For some reason, I think this relates to optimisation problems on curved surfaces, is my intuition right?(11 votes)
- I know this is really late but for anyone else who's curious:
The Jacobian is probably most often used when doing a variable change in an integral, for example, when switching from (x, y) Cartesian coordinates to (r, theta) polar coordinates.
The reason this is important is because when you do a change like this, areas scale by a certain factor, and that factor is exactly equal to the determinant of the Jacobian matrix. For example, the determinant of the appropriate Jacobian matrix for polar coordinates is exactly r, so
Integrate e^(x^2+y^2) across R^2
would turn into
Integrate r*e^(r^2) across R^2
Notice that not only were the x's and y's substituted with the r in the exponent, but the Jacobian r had to be multiplied into the integral as well in order to account for this "scaling" of area upon changing variables like this.(21 votes)
- I don't understand why we focus only on the local "rotation" of the transformation, and not on the "translation" (movement) across the space. In the inset animation, why do we stay centered on that original point as it moves across the 2d space?
Having watched the next video in this series, I wonder if this is because Jacobians are only useful for their determinant, and the determinant (area) doesn't care about movement...(4 votes)
- I didn't know the answer when I read this earlier, but now I have a thought that might help:
The Jacobian isn't telling us how the space changes when the transformation is applied to it. That is what the function f tells us. The function f tells us about the "translation" of the square. However, the Jacobian tells us how movement in the un-transformed space corresponds to movement in the transformed space. This movement is often (but not always) rotational. In order to see this movement, we must move and rotate the square.(4 votes)

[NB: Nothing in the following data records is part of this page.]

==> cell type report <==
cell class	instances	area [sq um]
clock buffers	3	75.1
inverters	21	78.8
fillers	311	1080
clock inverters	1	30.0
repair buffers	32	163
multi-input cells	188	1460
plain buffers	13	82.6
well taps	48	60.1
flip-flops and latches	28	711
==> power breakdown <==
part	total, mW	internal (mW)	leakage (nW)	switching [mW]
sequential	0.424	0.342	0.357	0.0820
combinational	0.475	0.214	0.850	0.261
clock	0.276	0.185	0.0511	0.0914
$ cat config.mk
export PLATFORM = sky130hd
export DESIGN_NAME = hex_register_link_endpoint_core_flat
export DESIGN_NICKNAME = d
export VERILOG_FILES = /design/src/hdl/hrle_pkg.sv /design/src/hdl/hrle_if.sv /design/src/hdl/hrle_queue.sv /design/src/hdl/hrle_front.sv /design/src/hdl/hrle_back.sv /design/src/hdl/hex_register_link_endpoint_core.sv /design/src/flat_wrapper.sv
export SDC_FILE = /design/constraint.sdc
export NUM_CORES = 1
export LEC_CHECK = 0
export ABC_AREA = 1
export BUFFER_PORTS_ARGS = -buffer_cell sky130_fd_sc_hd__clkbuf_2
export CORE_AREA = 3 3 219 167
export CTS_BUF_LIST = sky130_fd_sc_hd__clkbuf_8
export DETAILED_ROUTE_END_ITERATION = 6
export DIE_AREA = 0 0 222 170
export PLACE_DENSITY = 0.67
export RECOVER_POWER = 25
export SYNTH_ARGS = -nofsm -noshare
export SYNTH_HDL_FRONTEND = slang
export SYNTH_HIERARCHICAL = 1
export SYNTH_SLANG_ARGS = --single-unit
$ cat constraint.sdc
create_clock -name clk -period 4.9 [get_ports clk]
set_clock_uncertainty 0.1 [all_clocks]
set_input_delay 0.49 -clock clk [delete_from_list [all_inputs] [get_ports clk]]
set_output_delay 0.49 -clock clk [all_outputs]
set_load 0.01 [all_outputs]
<file path="config.mk">
export PLATFORM = sky130hd
export DESIGN_NAME = spbl_ctrl
export DESIGN_NICKNAME = d
export VERILOG_FILES = /design/src/rtl/spbl_pkg.sv /design/src/rtl/spbl_ctrl.sv
export SDC_FILE = /design/constraint.sdc
export NUM_CORES = 1
export LEC_CHECK = 0
export BUFFER_PORTS_ARGS = -buffer_cell sky130_fd_sc_hd__buf_2
export CAP_MARGIN = 15
export CORE_MARGIN = 1
export CORE_UTILIZATION = 35
export DETAILED_ROUTE_END_ITERATION = 8
export HOLD_SLACK_MARGIN = 0.03
export PLACE_DENSITY_LB_ADDON = 0.25
export REMOVE_ABC_BUFFERS = 1
export SETUP_SLACK_MARGIN = 0.1
export SYNTH_ARGS = -nofsm -noshare
export SYNTH_HDL_FRONTEND = slang
export SYNTH_SLANG_ARGS = --single-unit
export TNS_END_PERCENT = 1
</file>
<file path="constraint.sdc">
create_clock -name clk_i -period 2 [get_ports clk_i]
set_input_delay 0.1 -clock clk_i [delete_from_list [all_inputs] [get_ports clk_i]]
set_output_delay 0.1 -clock clk_i [all_outputs]
set_load 0.01 [all_outputs]
</file>
[src/hdl/ctpc_ram.sv]
// ctpc_ram: generic memory, one write port and two registered read ports
// standalone, no package needed

module ctpc_ram #(
    parameter int WIDTH = 8,
    parameter int DEPTH = 256
) (
    input  logic                     i_clk,
    input  logic                     i_we,
    input  logic [$clog2(DEPTH)-1:0] i_waddr,
    input  logic [WIDTH-1:0]         i_wdata,
    input  logic [$clog2(DEPTH)-1:0] i_raddr_a,
    input  logic [$clog2(DEPTH)-1:0] i_raddr_b,
    output logic [WIDTH-1:0]         o_rdata_a,
    output logic [WIDTH-1:0]         o_rdata_b
);

    logic [WIDTH-1:0] r_mem [DEPTH];
    logic [WIDTH-1:0] r_rdata_a;
    logic [WIDTH-1:0] r_rdata_b;

    always_ff @(posedge i_clk) begin
        if (i_we) begin
            r_mem[i_waddr] <= i_wdata;
        end
        r_rdata_a <= r_mem[i_raddr_a];
        r_rdata_b <= r_mem[i_raddr_b];
    end

    assign o_rdata_a = r_rdata_a;
    assign o_rdata_b = r_rdata_b;

endmodule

- At3:17the rightward and downward components of the vector are shown to be roughly 1 and -.42 the size of the vector respectively, corresponding with the first and second partial derivatives with respect to dx. But shouldn't these figures relate to dx, not the transformed vector?(4 votes)
- Yes, and I guess that is what he meant when he said, "about as long as the vector itself started". He mentions the same thing later at3:32in relation to dy.(3 votes)

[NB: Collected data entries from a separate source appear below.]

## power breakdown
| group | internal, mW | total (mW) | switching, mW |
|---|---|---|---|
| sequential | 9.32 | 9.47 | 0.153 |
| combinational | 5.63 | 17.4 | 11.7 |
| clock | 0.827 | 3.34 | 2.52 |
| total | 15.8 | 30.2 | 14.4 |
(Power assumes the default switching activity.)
## config.mk

```make
export PLATFORM = sky130hd
export DESIGN_NAME = i2c_master_byte_engine
export DESIGN_NICKNAME = d
export VERILOG_FILES = /design/src/sv/i2cm_pkg.sv /design/src/sv/i2c_master_byte_engine.sv /design/src/sv/i2cm_seq.sv
export SDC_FILE = /design/constraint.sdc
export NUM_CORES = 1
export LEC_CHECK = 0
export BUFFER_PORTS_ARGS = -buffer_cell sky130_fd_sc_hd__buf_2
export CAP_MARGIN = 25
export CORE_ASPECT_RATIO = 0.7
export CORE_UTILIZATION = 44
export CTS_CLUSTER_DIAMETER = 30
export DETAILED_ROUTE_END_ITERATION = 6
export PLACE_DENSITY = 0.62
export SKIP_CTS_REPAIR_TIMING = 1
export SLEW_MARGIN = 25
export SYNTH_ARGS = -nofsm -noshare
export SYNTH_HDL_FRONTEND = slang
export SYNTH_SLANG_ARGS = --single-unit
```

## constraint.sdc

```tcl
create_clock -name clk -period 9.46 [get_ports clk]
set_clock_uncertainty 0.2 [all_clocks]
set_input_delay 0.946 -clock clk [delete_from_list [all_inputs] [get_ports clk]]
set_output_delay 0.946 -clock clk [all_outputs]
set_load 0.03 [all_outputs]
```
--- src/flat_wrapper.sv ---
// flat-port wrapper written by rule: the top's interface ports become plain ports
module lwe_mod_q_mac_codec_top_flat import lmq_pkg::*;
#(
  parameter int MOD_WIDTH = 14
)
  (clk, rst, modulus_we, modulus_data, operand_valid, operand_mode, operand_a_value, operand_b_value, operand_last, operand_noise, operand_msg_bit, operand_cipher_v, operand_ready, result_valid, result_value, result_range_error, result_ready);
  lmq_op_if #(.W((14))) operand_i ();
  lmq_res_if #(.W((14))) result_i ();
  input  logic clk;
  input  logic rst;
  input  logic modulus_we;
  input  logic [MOD_WIDTH-1:0] modulus_data;
  input wire logic [$bits(operand_i.valid)-1:0] operand_valid;
  input wire logic [$bits(operand_i.mode)-1:0] operand_mode;
  input wire logic [$bits(operand_i.a_value)-1:0] operand_a_value;
  input wire logic [$bits(operand_i.b_value)-1:0] operand_b_value;
  input wire logic [$bits(operand_i.last)-1:0] operand_last;
  input wire logic [$bits(operand_i.noise)-1:0] operand_noise;
  input wire logic [$bits(operand_i.msg_bit)-1:0] operand_msg_bit;
  input wire logic [$bits(operand_i.cipher_v)-1:0] operand_cipher_v;
  output wire logic [$bits(operand_i.ready)-1:0] operand_ready;
  output wire logic [$bits(result_i.valid)-1:0] result_valid;
  output wire logic [$bits(result_i.value)-1:0] result_value;
  output wire logic [$bits(result_i.range_error)-1:0] result_range_error;
  input wire logic [$bits(result_i.ready)-1:0] result_ready;
  assign operand_i.valid = operand_valid;
  assign operand_i.mode = operand_mode;
  assign operand_i.a_value = operand_a_value;
  assign operand_i.b_value = operand_b_value;
  assign operand_i.last = operand_last;
  assign operand_i.noise = operand_noise;
  assign operand_i.msg_bit = operand_msg_bit;
  assign operand_i.cipher_v = operand_cipher_v;
  assign operand_ready = operand_i.ready;
  assign result_valid = result_i.valid;
  assign result_value = result_i.value;
  assign result_range_error = result_i.range_error;
  assign result_i.ready = result_ready;
  lwe_mod_q_mac_codec_top #(.MOD_WIDTH(MOD_WIDTH)) u_core (.clk(clk), .rst(rst), .modulus_we(modulus_we), .modulus_data(modulus_data), .operand(operand_i), .result(result_i));
endmodule
===== src/hdl/hcr_pkg.sv =====
`timescale 1ns / 1ps
package hcr_pkg;

  localparam int MaxWidth   = 1024;
  localparam int MaxHeight  = 1024;
  localparam int MinDim     = 3;
  localparam int RowW       = 10;
  localparam int ColW       = 10;
  localparam int DimW       = 11;
  localparam int CountW     = 21;
  localparam int SlotW      = 3;
  localparam int AddrW      = SlotW + ColW;
  localparam int RamDepth   = 1 << AddrW;
  localparam int PixW       = 8;
  localparam int KW         = 16;
  localparam int RespW      = 43;
  localparam int CfgIdxW    = 3;
  localparam int CfgDataW   = 43;
  localparam int QueueDepth = 4;
  localparam int QPtrW      = 2;

  localparam logic [CfgIdxW-1:0] CfgImageWidth     = 3'd0;
  localparam logic [CfgIdxW-1:0] CfgImageHeight    = 3'd1;
  localparam logic [CfgIdxW-1:0] CfgKQ16           = 3'd2;
  localparam logic [CfgIdxW-1:0] CfgCornerThreshold = 3'd3;

  // One queued job: an optional line-buffer write followed by an optional result.
  typedef struct packed {
    logic             wr;
    logic [PixW-1:0]  pixel;
    logic [AddrW-1:0] waddr;
    logic             emit;
    logic [RowW-1:0]  row;
    logic [ColW-1:0]  col;
    logic             last;
    logic [DimW-1:0]  w;
    logic [DimW-1:0]  h;
  } job_t;

endpackage


===== src/hdl/hcr_queue.sv =====
`timescale 1ns / 1ps
module hcr_queue (
  input  logic          clk,
  input  logic          rst,
  input  logic          push,
  input  hcr_pkg::job_t push_job,
  input  logic          pop,
  output hcr_pkg::job_t head,
  output logic          empty,
  output logic          full
);
  hcr_pkg::job_t              entries [hcr_pkg::QueueDepth];
  logic [hcr_pkg::QPtrW-1:0]  wptr, rptr;
  logic [hcr_pkg::QPtrW:0]    count;

  assign empty = count == '0;
  assign full = count == (hcr_pkg::QPtrW+1)'(hcr_pkg::QueueDepth);
  assign head = entries[rptr];

  always_ff @(posedge clk) begin
    if (push) begin
      entries[wptr] <= push_job;
    end
  end

  always_ff @(posedge clk) begin
    if (rst) begin
      wptr <= '0;
      rptr <= '0;
      count <= '0;
    end else begin
      if (push) begin
        wptr <= wptr + hcr_pkg::QPtrW'(1);
      end
      if (pop) begin
        rptr <= rptr + hcr_pkg::QPtrW'(1);
      end
      if (push && !pop) begin
        count <= count + (hcr_pkg::QPtrW+1)'(1);
      end else if (pop && !push) begin
        count <= count - (hcr_pkg::QPtrW+1)'(1);
      end
    end
  end

  a_count_range: assert property (@(posedge clk) disable iff (rst)
    count <= (hcr_pkg::QPtrW+1)'(hcr_pkg::QueueDepth))
    else $error("job queue count out of range");
endmodule
<file path="src/hdl/hcr_pkg.sv">
`timescale 1ns / 1ps
package hcr_pkg;

  localparam int MaxWidth   = 1024;
  localparam int MaxHeight  = 1024;
  localparam int MinDim     = 3;
  localparam int RowW       = 10;
  localparam int ColW       = 10;
  localparam int DimW       = 11;
  localparam int CountW     = 21;
  localparam int SlotW      = 3;
  localparam int AddrW      = SlotW + ColW;
  localparam int RamDepth   = 1 << AddrW;
  localparam int PixW       = 8;
  localparam int KW         = 16;
  localparam int RespW      = 43;
  localparam int CfgIdxW    = 3;
  localparam int CfgDataW   = 43;
  localparam int QueueDepth = 4;
  localparam int QPtrW      = 2;

  localparam logic [CfgIdxW-1:0] CfgImageWidth     = 3'd0;
  localparam logic [CfgIdxW-1:0] CfgImageHeight    = 3'd1;
  localparam logic [CfgIdxW-1:0] CfgKQ16           = 3'd2;
  localparam logic [CfgIdxW-1:0] CfgCornerThreshold = 3'd3;

  // One queued job: an optional line-buffer write followed by an optional result.
  typedef struct packed {
    logic             wr;
    logic [PixW-1:0]  pixel;
    logic [AddrW-1:0] waddr;
    logic             emit;
    logic [RowW-1:0]  row;
    logic [ColW-1:0]  col;
    logic             last;
    logic [DimW-1:0]  w;
    logic [DimW-1:0]  h;
  } job_t;

endpackage

</file>
<file path="src/hdl/hcr_ifs.sv">
`timescale 1ns / 1ps
interface hcr_pix_if;
  logic                      valid;
  logic                      ready;
  logic [hcr_pkg::PixW-1:0]  pixel;
  logic                      flush;
  modport source (output valid, pixel, flush, input ready);
  modport sink (input valid, pixel, flush, output ready);
endinterface


</file>
<file path="src/hdl/hcr_front.sv">
`timescale 1ns / 1ps
module hcr_front (
  input  logic                       clk,
  input  logic                       rst,
  input  logic [hcr_pkg::DimW-1:0]   image_width,
  input  logic [hcr_pkg::DimW-1:0]   image_height,
  hcr_pix_if.sink                    pixels,
  input  logic                       q_full,
  output logic                       push,
  output hcr_pkg::job_t              job
);
  logic [hcr_pkg::RowW-1:0]   in_row, in_row_next, out_row, out_row_next;
  logic [hcr_pkg::ColW-1:0]   in_col, in_col_next, out_col, out_col_next;
  logic [hcr_pkg::CountW-1:0] in_count, in_count_next, out_pos, out_pos_next;
  logic [hcr_pkg::CountW-1:0] frame_total, frame_total_next;
  logic [hcr_pkg::DimW-1:0]   frame_w, frame_w_next, frame_h, frame_h_next;
  logic [hcr_pkg::DimW:0]     emit_at, emit_at_next;
  logic                       draining, draining_next;
  logic [hcr_pkg::DimW-1:0]   cw, ch;
  logic [2*hcr_pkg::DimW-1:0] area;
  logic [hcr_pkg::CountW-1:0] cnt1;
  logic                       acc, do_emit;

  assign pixels.ready = !q_full;
  assign acc = pixels.valid && pixels.ready;

  always_comb begin
    if (image_width < hcr_pkg::DimW'(hcr_pkg::MinDim)) begin
      cw = hcr_pkg::DimW'(hcr_pkg::MinDim);
    end else if (image_width > hcr_pkg::DimW'(hcr_pkg::MaxWidth)) begin
      cw = hcr_pkg::DimW'(hcr_pkg::MaxWidth);
    end else begin
      cw = image_width;
    end
    if (image_height < hcr_pkg::DimW'(hcr_pkg::MinDim)) begin
      ch = hcr_pkg::DimW'(hcr_pkg::MinDim);
    end else if (image_height > hcr_pkg::DimW'(hcr_pkg::MaxHeight)) begin
      ch = hcr_pkg::DimW'(hcr_pkg::MaxHeight);
    end else begin
      ch = image_height;
    end
    area = {{hcr_pkg::DimW{1'b0}}, cw} * {{hcr_pkg::DimW{1'b0}}, ch};
  end

  always_comb begin
    in_row_next = in_row;
    in_col_next = in_col;
    in_count_next = in_count;
    out_row_next = out_row;
    out_col_next = out_col;
    out_pos_next = out_pos;
    frame_w_next = frame_w;
    frame_h_next = frame_h;
    frame_total_next = frame_total;
    emit_at_next = emit_at;
    draining_next = draining;
    cnt1 = in_count + hcr_pkg::CountW'(1);
    job = '0;
    do_emit = 1'b0;
    if (acc) begin
      if (draining) begin
        do_emit = 1'b1;
      end else if (!pixels.flush) begin
        // The first pixel of a frame latches the geometry.
        if (in_count == '0) begin
          frame_w_next = cw;
          frame_h_next = ch;
          frame_total_next = area[hcr_pkg::CountW-1:0];
          emit_at_next = {cw, 1'b0} + (hcr_pkg::DimW+1)'(3);
          out_row_next = '0;
          out_col_next = '0;
          out_pos_next = '0;
        end
        job.wr = 1'b1;
        job.pixel = pixels.pixel;
        job.waddr = {in_row[hcr_pkg::SlotW-1:0], in_col};
        in_count_next = cnt1;
        if ({1'b0, in_col} + hcr_pkg::DimW'(1) >= frame_w_next) begin
          in_col_next = '0;
          in_row_next = in_row + hcr_pkg::RowW'(1);
        end else begin
          in_col_next = in_col + hcr_pkg::ColW'(1);
        end
        if (cnt1 == frame_total) begin
          draining_next = 1'b1;
        end
        if (cnt1 >= hcr_pkg::CountW'(emit_at)) begin
          do_emit = 1'b1;
        end
      end
    end
    if (do_emit) begin
      job.emit = 1'b1;
      job.row = out_row;
      job.col = out_col;
      job.w = frame_w;
      job.h = frame_h;
      job.last = (out_pos + hcr_pkg::CountW'(1)) == frame_total;
      if (job.last) begin
        in_row_next = '0;
        in_col_next = '0;
        in_count_next = '0;
        out_row_next = '0;
        out_col_next = '0;
        out_pos_next = '0;
        draining_next = 1'b0;
      end else begin
        out_pos_next = out_pos + hcr_pkg::CountW'(1);
        if ({1'b0, out_col} + hcr_pkg::DimW'(1) >= frame_w) begin
          out_col_next = '0;
          out_row_next = out_row + hcr_pkg::RowW'(1);
        end else begin
          out_col_next = out_col + hcr_pkg::ColW'(1);
        end
      end
    end
    push = job.wr || job.emit;
  end

  always_ff @(posedge clk) begin
    if (rst) begin
      in_row <= '0;
      in_col <= '0;
      in_count <= '0;
      out_row <= '0;
      out_col <= '0;
      out_pos <= '0;
      frame_w <= hcr_pkg::DimW'(hcr_pkg::MinDim);
      frame_h <= hcr_pkg::DimW'(hcr_pkg::MinDim);
      frame_total <= hcr_pkg::CountW'(hcr_pkg::MinDim * hcr_pkg::MinDim);
      emit_at <= (hcr_pkg::DimW+1)'(2 * hcr_pkg::MinDim + 3);
      draining <= 1'b0;
    end else begin
      in_row <= in_row_next;
      in_col <= in_col_next;
      in_count <= in_count_next;
      out_row <= out_row_next;
      out_col <= out_col_next;
      out_pos <= out_pos_next;
      frame_w <= frame_w_next;
      frame_h <= frame_h_next;
      frame_total <= frame_total_next;
      emit_at <= emit_at_next;
      draining <= draining_next;
    end
  end
endmodule

</file>
<file path="src/flat_wrapper.sv">
// flat-port wrapper written by rule: the top's interface ports become plain ports
module hcr_front_flat 
  (clk, rst, image_width, image_height, q_full, push, job, pixels_valid, pixels_pixel, pixels_flush, pixels_ready);
  hcr_pix_if pixels_i ();
  input  logic clk;
  input  logic rst;
  input  logic [hcr_pkg::DimW-1:0] image_width;
  input  logic [hcr_pkg::DimW-1:0] image_height;
  input  logic q_full;
  output logic push;
  output hcr_pkg::job_t job;
  input wire logic [$bits(pixels_i.valid)-1:0] pixels_valid;
  input wire logic [$bits(pixels_i.pixel)-1:0] pixels_pixel;
  input wire logic [$bits(pixels_i.flush)-1:0] pixels_flush;
  output wire logic [$bits(pixels_i.ready)-1:0] pixels_ready;
  assign pixels_i.valid = pixels_valid;
  assign pixels_i.pixel = pixels_pixel;
  assign pixels_i.flush = pixels_flush;
  assign pixels_ready = pixels_i.ready;
  hcr_front u_core (.clk(clk), .rst(rst), .image_width(image_width), .image_height(image_height), .pixels(pixels_i), .q_full(q_full), .push(push), .job(job));
endmodule
</file>
==> config.mk <==
export PLATFORM = sky130hd
export DESIGN_NAME = afdq_ctrl
export DESIGN_NICKNAME = d
export VERILOG_FILES = /design/src/hw/rtl/afdq_pkg.sv /design/src/hw/rtl/afdq_ctrl.sv
export VERILOG_INCLUDE_DIRS = /design/src /design/src/hw/rtl
export SDC_FILE = /design/constraint.sdc
export NUM_CORES = 1
export LEC_CHECK = 0
export ABC_CLOCK_PERIOD_IN_PS = 1300
export BUFFER_PORTS_ARGS = -buffer_cell sky130_fd_sc_hd__buf_2
export CAP_MARGIN = 30
export CORE_AREA = 2 2 40 42
export DETAILED_ROUTE_END_ITERATION = 6
export DIE_AREA = 0 0 42 44
export PLACE_DENSITY = 0.77
export SYNTH_ARGS = -nofsm -noshare
export SYNTH_HDL_FRONTEND = slang
export SYNTH_SLANG_ARGS = --single-unit
==> constraint.sdc <==
create_clock -name clk -period 1.3 [get_ports clk]
set_input_delay 0.26 -clock clk [delete_from_list [all_inputs] [get_ports clk]]
set_output_delay 0.26 -clock clk [all_outputs]
set_load 0.1 [all_outputs]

- If you plug in (pi/2,pi/2), you get the identity matrix. Is there a special name for points that have an identity local linear transformation?(4 votes)
- Does the Jacobian matrix represent the transformation matrix near the point for which the Jacobian was calculated ??(2 votes)
- Yes, it tells how local points are transformed. In the particular point(-2, 1) used in the video, the Jacobian Matrix is defining how the points near to that area get transformed. More precisely I think, Jacobian Matrix tells how the origin(0,0) would be transformed if the same linear transformation was applied that we got by calculating it at (-2,1). Does that make sense?(3 votes)
- Great video. Can you please explain why the partial derivative terms are ordered in the way they are. In linear transformations, the terms correspond to the image of the basis vectors. Is there a similar connection in the case of a Jacobian matrix?(3 votes)
- At3:34could we add the green and red vector to find the total change of our vector valued function?(3 votes)
- (3:13) How can x component stay the same and it's derivative be 1 ?
If there's no change then why derivative is not 0 ?(2 votes)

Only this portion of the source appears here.